La advertencia de mi madre.

Mi madre lo tenía bien calado 

« Ese no sirve, no es amigo tuyo»

« Lo que hace es aprovecharse de ti »

Yo me resistía a dar crédito y veracidad a lo que mi madre asegurada.

Creía que él era mi amigo.

Pero la vida me iba poniendo pruebas de las certezas de las afirmaciones de mi madre que solo con el tiempo pude verlas con claridad.

Prueba 1

Al regreso a la secundaria, luego de las vacaciones escolares, él se jactaba de haber estado disfrutando de un viaje en el yate de un general que era amigo de su padre.

Yo, previamente le había invitado a pasarse el día conmigo y disfrutar de la playa en Batabanó, a expensas de mi padre,

Yo lo  tenía en cuenta siempre, pero esto no era recíproco.

Prueba 2 

Él me utilizaba para que lo ayudase en la construcción de su casa. Dejé de ir a fiestas los fines de semanas por ir a realizar trabajos de construcción en su futura casa. Era durante todo el día. Desde por la mañana hasta por la  noche .


Prueba 3

Cuando yo estaba en la universidad lo invitaba a las fiestas que allí se organizaban, incluidas las de la Unión de Juristas de Cuba y yo lo costeaba todo, desde el taxi que tomábamos hasta el ron que bebíamos.




Prueba 4

Hubo un tiempo en el que él no estaba trabajando, había perdido su puesto laboral y durante seis meses iba todos los días 10 de cada mes y yo le daba de mi salario suficiente para cubrir sus necesidades y además íbamos al mercado y yo compraba comida para él y sus hijas de dos relaciones distintas.


La trampa final.


Fui el padrino de sus dos hijas. De dos relaciones diferentes/ dos familias/ dos casas.



Me fui de Cuba y al regresar, empecé a abrir los ojos:

Le invité a celebrar mi regreso con sus hijas, mis ahijadas. Sería en Matanzas, visitaríamos el criadero de cocodrilos y nos bañaríamos en Playa Girón. Seria en el mismo lugar que él me había comentado que había ido con los amigos poderosos de su padre.




Él tenía acceso a un automóvil.
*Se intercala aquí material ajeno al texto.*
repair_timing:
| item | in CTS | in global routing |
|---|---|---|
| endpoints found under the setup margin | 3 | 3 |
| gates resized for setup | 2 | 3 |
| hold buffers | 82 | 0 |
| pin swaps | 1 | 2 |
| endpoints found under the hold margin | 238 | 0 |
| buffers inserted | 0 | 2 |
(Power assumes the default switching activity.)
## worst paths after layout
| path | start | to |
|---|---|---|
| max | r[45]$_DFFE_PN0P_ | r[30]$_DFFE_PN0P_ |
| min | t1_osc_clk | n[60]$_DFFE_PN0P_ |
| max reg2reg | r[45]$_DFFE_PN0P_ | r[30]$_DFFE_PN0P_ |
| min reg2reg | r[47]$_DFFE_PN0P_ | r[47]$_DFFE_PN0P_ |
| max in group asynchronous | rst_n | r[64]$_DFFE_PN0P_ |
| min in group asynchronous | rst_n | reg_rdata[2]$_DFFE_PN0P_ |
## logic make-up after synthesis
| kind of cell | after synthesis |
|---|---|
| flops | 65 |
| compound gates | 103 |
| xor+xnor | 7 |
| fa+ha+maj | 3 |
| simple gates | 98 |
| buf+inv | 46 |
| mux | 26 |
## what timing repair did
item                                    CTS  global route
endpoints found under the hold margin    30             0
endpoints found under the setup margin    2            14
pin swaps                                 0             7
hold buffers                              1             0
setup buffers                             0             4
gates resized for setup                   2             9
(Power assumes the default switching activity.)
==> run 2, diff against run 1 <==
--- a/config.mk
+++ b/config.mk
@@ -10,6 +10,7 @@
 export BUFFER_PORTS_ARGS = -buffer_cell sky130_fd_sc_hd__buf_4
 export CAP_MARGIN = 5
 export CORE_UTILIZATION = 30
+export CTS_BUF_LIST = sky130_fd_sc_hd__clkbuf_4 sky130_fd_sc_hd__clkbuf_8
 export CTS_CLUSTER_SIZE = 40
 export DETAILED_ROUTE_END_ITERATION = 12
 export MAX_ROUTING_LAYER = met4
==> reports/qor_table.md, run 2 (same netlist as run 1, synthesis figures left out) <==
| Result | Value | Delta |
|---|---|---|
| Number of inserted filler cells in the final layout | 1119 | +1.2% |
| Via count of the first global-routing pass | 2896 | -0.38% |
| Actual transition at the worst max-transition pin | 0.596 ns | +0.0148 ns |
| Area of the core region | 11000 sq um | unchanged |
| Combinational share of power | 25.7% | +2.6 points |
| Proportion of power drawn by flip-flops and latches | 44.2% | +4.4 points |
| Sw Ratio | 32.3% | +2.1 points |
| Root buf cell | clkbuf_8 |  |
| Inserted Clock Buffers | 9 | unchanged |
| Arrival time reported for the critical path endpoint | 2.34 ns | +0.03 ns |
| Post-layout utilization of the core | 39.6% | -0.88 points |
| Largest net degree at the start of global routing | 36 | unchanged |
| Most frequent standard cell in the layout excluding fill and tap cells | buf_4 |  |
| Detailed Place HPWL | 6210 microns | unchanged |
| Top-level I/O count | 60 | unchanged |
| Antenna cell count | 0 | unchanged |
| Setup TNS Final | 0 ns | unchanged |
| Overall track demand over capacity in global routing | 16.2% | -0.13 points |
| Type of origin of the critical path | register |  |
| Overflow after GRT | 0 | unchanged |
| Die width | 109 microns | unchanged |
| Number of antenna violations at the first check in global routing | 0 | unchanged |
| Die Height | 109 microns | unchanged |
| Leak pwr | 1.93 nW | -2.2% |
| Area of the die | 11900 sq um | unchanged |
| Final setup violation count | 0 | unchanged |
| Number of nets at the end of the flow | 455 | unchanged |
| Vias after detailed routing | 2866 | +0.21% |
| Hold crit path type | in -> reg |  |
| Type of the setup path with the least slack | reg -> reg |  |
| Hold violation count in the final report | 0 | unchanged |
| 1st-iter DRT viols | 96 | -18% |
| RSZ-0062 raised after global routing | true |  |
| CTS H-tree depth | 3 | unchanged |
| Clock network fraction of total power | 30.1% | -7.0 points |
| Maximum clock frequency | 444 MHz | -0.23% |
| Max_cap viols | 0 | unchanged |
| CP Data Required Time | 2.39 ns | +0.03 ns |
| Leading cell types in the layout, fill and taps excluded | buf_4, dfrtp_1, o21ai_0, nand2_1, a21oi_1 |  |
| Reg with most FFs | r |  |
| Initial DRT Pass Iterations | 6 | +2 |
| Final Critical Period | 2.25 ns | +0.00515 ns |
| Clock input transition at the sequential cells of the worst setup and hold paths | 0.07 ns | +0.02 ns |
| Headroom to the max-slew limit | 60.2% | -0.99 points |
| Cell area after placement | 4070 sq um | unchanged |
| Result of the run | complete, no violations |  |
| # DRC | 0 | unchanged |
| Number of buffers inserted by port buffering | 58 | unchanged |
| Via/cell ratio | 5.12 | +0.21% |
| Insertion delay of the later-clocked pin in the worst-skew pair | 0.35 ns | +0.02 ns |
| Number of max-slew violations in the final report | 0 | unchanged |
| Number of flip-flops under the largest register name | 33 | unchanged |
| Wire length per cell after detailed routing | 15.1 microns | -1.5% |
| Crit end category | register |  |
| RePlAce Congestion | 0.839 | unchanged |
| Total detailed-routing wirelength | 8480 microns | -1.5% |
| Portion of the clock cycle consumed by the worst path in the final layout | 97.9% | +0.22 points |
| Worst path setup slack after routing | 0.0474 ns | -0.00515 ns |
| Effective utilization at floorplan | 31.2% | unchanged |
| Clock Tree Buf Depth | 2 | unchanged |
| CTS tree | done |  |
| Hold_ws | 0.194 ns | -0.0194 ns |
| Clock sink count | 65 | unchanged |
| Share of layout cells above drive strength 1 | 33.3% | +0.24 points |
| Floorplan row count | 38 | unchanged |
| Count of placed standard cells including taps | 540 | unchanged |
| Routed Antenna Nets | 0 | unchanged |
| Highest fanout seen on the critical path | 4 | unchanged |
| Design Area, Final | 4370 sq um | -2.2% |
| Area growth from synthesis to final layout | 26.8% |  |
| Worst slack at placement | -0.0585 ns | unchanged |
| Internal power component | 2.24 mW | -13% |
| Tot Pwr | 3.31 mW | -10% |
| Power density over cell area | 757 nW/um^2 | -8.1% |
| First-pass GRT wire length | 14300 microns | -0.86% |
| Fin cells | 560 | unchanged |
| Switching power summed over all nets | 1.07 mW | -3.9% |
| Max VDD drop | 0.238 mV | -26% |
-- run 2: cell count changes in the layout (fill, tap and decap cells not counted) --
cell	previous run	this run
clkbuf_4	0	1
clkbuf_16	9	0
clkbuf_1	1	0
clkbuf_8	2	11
Le di dinero suficiente para que llenara el tanque de gasolina. 

Señales de alarma de que seguía aprovechándose de mi generosidad y mi bondad:

. El día señalado para la excursión me dijo que necesitaba llenar el depósito de gasolina del auto para poder llegar a Matanzas. Le di suficiente dinero, por segunda vez  para ello.

. Invitó a su sobrino, según él para que condujera el auto , porque nosotros íbamos a beber. Gasto adicional. Lo hizo sin contar conmigo.

. Invitó a su actual mujer. Yo no la conocía ni él nunca me comentó sobre ella. Tampoco me lo informó previamente.

Los gastos de alimentación del ( incluido un almuerzo en un restaurante de los llamados paladar donde comimos langostas y carne de cocodrilo , platillos nada baratos )los asumí yo, excepto un gasto de veinte pesos cubanos porque yo no llevaba conmigo moneda nacional.


El resto los pagué con CUP ( equivalente en dólares, según la tasa oficial impuesta por el gobierno)

Más señales de alarma 

. Estando en la playa me dijo que no tenía short para bañarse y que le gustaba el que yo llevaba.

El detonante.

Al regreso, él con su sobrino, sus dos hijas y su pareja seguirían para La Habana, mientras el resto de nosotros en el auto alquilado seguiríamos para Varadero a disfrutar del espectáculo del Cabaret Tropicana en el famoso balneario.

Me dijo, por tercera vez, que necesitaba, dinero para poder llegar a La Habana….

Le di veinte CUP ( veinte pesos convertibles )

Solamente gastó, en mi presencia, ocho pesos y se embolsilló los restantes doce pesos. Ni siquiera hizo un gesto para devolverme el cambio.

Yo le hubiera dicho « quédate con eso »

Ese acto fue la gota que colmó la copa y le dio sentido a todo lo que mi madre me había advertido cuando éramos adolescentes.